Please find below the Association’s Letter to the Editor published on page 46 of today’s The West Australian newspaper.


Roger Underwood (Letters, 12/11) condenses the solution to the ever-present threat of bushfire into three issues:

(i) hazard and fuel reduction;

(ii) bushfire-resilient rural communities, and

(iii) a professional firefighting organisation.

As the peak body for Western Australia’s 20,000-plus volunteer bushfire brigade members, Bushfire Volunteers is extremely proud to have advocated for the first two and represented the third for decades.

What was printed of Mr Underwood’s letter may have left readers unaware of some salient facts that are very important to the tens of thousands of women and men who routinely leave their homes and families to protect those of others, every day of the year, all over WA, at no cost to the taxpayer.

With regard to each of the points made:

(1) The State Government’s recent interest and (significant, welcome) investment in mitigation and fuel reduction comes after decades of this work being carried out by local bushfire volunteers, with little to no help from previous governments.

(2) The local knowledge, culture and methodologies of WA’s 500-plus unique local government-controlled bush fire brigades is an essential part of the bushfire-resilient rural communities Mr Underwood calls for.

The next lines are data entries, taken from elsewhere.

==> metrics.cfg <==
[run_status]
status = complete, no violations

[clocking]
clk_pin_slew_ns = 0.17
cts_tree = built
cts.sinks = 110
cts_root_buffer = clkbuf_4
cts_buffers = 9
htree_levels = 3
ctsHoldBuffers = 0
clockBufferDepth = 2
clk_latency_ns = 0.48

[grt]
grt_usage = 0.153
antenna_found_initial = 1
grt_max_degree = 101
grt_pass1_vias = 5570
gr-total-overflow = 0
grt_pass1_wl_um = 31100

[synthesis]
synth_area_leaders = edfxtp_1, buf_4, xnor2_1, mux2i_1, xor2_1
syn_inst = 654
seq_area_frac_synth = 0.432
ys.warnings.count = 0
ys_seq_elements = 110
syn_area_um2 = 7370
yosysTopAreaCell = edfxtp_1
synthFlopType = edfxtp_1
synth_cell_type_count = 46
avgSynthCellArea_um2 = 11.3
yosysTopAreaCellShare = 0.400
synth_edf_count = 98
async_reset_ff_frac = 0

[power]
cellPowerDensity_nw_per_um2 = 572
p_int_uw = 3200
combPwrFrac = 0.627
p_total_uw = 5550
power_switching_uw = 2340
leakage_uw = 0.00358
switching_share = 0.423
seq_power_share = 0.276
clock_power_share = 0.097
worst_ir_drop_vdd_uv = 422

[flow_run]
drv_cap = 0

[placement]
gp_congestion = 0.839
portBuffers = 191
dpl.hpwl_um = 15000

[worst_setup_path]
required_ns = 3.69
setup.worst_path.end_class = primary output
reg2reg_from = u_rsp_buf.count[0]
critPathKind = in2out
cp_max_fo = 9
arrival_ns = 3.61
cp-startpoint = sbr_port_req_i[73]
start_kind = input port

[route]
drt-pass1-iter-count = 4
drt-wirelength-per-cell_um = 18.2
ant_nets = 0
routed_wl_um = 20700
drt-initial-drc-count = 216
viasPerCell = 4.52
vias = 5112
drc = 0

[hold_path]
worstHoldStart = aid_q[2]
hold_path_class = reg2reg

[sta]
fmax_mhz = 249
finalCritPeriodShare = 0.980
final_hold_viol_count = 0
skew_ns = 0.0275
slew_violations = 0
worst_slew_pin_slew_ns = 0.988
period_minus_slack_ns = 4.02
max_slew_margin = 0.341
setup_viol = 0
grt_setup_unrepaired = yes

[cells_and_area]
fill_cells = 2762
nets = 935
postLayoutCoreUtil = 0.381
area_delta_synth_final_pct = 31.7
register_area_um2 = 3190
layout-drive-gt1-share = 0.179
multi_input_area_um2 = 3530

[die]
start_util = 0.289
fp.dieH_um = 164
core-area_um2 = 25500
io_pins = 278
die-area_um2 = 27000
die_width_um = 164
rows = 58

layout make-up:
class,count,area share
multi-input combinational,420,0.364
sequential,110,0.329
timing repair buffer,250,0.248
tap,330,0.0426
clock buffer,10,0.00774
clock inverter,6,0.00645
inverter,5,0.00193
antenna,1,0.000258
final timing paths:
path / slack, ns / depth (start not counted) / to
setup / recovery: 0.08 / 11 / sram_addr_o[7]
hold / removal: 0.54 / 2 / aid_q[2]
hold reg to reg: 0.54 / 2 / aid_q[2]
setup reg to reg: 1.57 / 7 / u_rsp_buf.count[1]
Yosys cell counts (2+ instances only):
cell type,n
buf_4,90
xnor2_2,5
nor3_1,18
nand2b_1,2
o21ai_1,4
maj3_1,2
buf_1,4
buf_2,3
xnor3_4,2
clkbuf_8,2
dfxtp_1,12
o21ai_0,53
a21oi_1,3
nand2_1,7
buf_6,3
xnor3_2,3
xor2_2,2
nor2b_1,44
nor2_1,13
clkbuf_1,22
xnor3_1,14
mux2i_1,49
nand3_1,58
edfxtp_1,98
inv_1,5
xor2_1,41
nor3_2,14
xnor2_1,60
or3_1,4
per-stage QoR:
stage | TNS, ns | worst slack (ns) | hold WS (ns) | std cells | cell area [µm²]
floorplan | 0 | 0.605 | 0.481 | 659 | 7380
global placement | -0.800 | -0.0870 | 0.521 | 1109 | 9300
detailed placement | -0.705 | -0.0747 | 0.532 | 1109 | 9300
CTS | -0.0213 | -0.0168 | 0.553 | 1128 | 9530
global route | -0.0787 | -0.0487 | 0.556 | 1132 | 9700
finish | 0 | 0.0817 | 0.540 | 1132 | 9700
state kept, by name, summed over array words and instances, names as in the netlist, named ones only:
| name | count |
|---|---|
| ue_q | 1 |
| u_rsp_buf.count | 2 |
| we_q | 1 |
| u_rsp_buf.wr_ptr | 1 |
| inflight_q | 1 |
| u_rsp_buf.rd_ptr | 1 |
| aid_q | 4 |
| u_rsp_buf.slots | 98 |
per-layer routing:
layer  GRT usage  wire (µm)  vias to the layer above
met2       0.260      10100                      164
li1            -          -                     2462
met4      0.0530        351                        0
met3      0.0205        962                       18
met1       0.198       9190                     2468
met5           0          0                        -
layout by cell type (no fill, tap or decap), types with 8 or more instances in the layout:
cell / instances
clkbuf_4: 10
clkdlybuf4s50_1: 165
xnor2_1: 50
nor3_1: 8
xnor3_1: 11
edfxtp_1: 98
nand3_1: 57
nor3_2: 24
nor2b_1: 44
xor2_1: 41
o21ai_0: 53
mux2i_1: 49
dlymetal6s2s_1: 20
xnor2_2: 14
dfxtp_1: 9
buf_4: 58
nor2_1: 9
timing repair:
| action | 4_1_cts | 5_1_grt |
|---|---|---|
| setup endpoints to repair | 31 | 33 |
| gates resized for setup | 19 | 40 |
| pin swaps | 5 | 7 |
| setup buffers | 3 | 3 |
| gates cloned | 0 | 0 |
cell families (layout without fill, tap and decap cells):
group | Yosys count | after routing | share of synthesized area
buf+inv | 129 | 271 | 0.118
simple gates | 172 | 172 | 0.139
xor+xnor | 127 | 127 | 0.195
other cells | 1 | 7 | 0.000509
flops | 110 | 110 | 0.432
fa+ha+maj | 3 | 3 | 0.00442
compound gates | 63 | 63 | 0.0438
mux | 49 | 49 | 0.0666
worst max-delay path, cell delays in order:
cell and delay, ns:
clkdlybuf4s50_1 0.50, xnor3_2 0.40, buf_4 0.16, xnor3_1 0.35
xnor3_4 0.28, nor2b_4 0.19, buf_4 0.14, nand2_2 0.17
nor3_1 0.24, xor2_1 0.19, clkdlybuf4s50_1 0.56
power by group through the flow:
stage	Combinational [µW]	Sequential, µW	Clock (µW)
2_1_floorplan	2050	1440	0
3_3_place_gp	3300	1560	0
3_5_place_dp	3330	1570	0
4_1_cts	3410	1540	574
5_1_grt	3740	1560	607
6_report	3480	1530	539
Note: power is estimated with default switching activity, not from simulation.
### config.mk
export PLATFORM = sky130hd
export DESIGN_NAME = dff_pipeline
export DESIGN_NICKNAME = d
export VERILOG_FILES = /design/src/rtl/dff_pipeline.sv
export SDC_FILE = /design/constraint.sdc
export NUM_CORES = 1
export LEC_CHECK = 0
export CAP_MARGIN = 40
export CORE_MARGIN = 3
export CORE_UTILIZATION = 46
export DETAILED_ROUTE_END_ITERATION = 7
export PLACE_DENSITY_LB_ADDON = 0.05
export SLEW_MARGIN = 5
export SYNTH_ARGS = -nofsm -noshare
export SYNTH_HDL_FRONTEND = slang
export SYNTH_SLANG_ARGS = --single-unit
export TNS_END_PERCENT = 50
### constraint.sdc
create_clock -name clk -period 1.8 [get_ports clk]
set_input_delay 0.36 -clock clk [delete_from_list [all_inputs] [get_ports clk]]
set_output_delay 0.36 -clock clk [all_outputs]
set_load 0.02 [all_outputs]
File: src/rtl/gray_pkg.sv
// rtl/gray_pkg.sv - shared Gray-code types and width-generic conversion helpers
//
// Contents:
//   GRAY_MAX_W   widest code the helpers handle; narrower codes are zero-extended
//   state_t      tracker FSM states {IDLE, TRACK, ERR}
//   step_class_t classification of one sample-to-sample change {HOLD, UP, DN, JUMP}
//   gray2bin     prefix-XOR decode from the MSB
//   bin2gray     encode, shared with the binary-to-Gray encoder
package gray_pkg;

    localparam int GRAY_MAX_W = 32;

    typedef enum logic [1:0] {
        IDLE  = 2'd0,
        TRACK = 2'd1,
        ERR   = 2'd2
    } state_t;

    typedef enum logic [1:0] {
        HOLD = 2'd0,
        UP   = 2'd1,
        DN   = 2'd2,
        JUMP = 2'd3
    } step_class_t;

    // Zero upper bits leave the low bits untouched, so callers pass a
    // zero-extended code and keep only the low WIDTH bits of the result.
    function automatic logic [GRAY_MAX_W-1:0] gray2bin(input logic [GRAY_MAX_W-1:0] g);
        logic [GRAY_MAX_W-1:0] b;
        b[GRAY_MAX_W-1] = g[GRAY_MAX_W-1];
        for (int i = GRAY_MAX_W - 2; i >= 0; i--) begin
            b[i] = b[i+1] ^ g[i];
        end
        return b;
    endfunction

    function automatic logic [GRAY_MAX_W-1:0] bin2gray(input logic [GRAY_MAX_W-1:0] b);
        return b ^ (b >> 1);
    endfunction

endpackage
==> config.mk <==
export PLATFORM = sky130hd
export DESIGN_NAME = sram_arbiter
export DESIGN_NICKNAME = d
export VERILOG_FILES = /design/src/rtl/sram_arbiter_pkg.sv /design/src/rtl/sram_arbiter.sv
export SDC_FILE = /design/constraint.sdc
export NUM_CORES = 1
export LEC_CHECK = 0
export CELL_PAD_IN_SITES_DETAIL_PLACEMENT = 1
export CELL_PAD_IN_SITES_GLOBAL_PLACEMENT = 1
export CORE_ASPECT_RATIO = 1.4
export CORE_MARGIN = 2
export CORE_UTILIZATION = 23
export CTS_BUF_LIST = sky130_fd_sc_hd__clkbuf_2
export DETAILED_ROUTE_END_ITERATION = 7
export PLACE_DENSITY = 0.88
export SLEW_MARGIN = 10
export SYNTH_ARGS = -nofsm -noshare
export SYNTH_HDL_FRONTEND = slang
export SYNTH_SLANG_ARGS = --single-unit
==> constraint.sdc <==
create_clock -name clk -period 1.6 [get_ports clk]
set_input_delay 0.32 -clock clk [delete_from_list [all_inputs] [get_ports clk]]
set_output_delay 0.32 -clock clk [all_outputs]
set_load 0.005 [all_outputs]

The Ferguson Special Inquiry into the 2016 Waroona/Yarloop Fires attests to this.

(3) The word “professional” is often used to subtly undermine the diverse skill set of WA’s incredible emergency services volunteers. It’s unclear whether Mr Underwood’s letter is advocating for a fully paid firefighting organisation or if he was inferring the status quo is not highly skilled.

The fact is either argument would be severely flawed.

Western Australia is simply too big and sparse to make it viable to pay every firefighter needed to provide the current level of service we are blessed to have.

And if “professional” was used to infer bushfire volunteers are not competent, we urge the author to have a chat to anyone who lived in Yarloop, Waroona, Marysville in Victoria or any other Australian town that is still there today as a result of the incredible, brave, skilful and professional work of volunteers during catastrophic bushfires.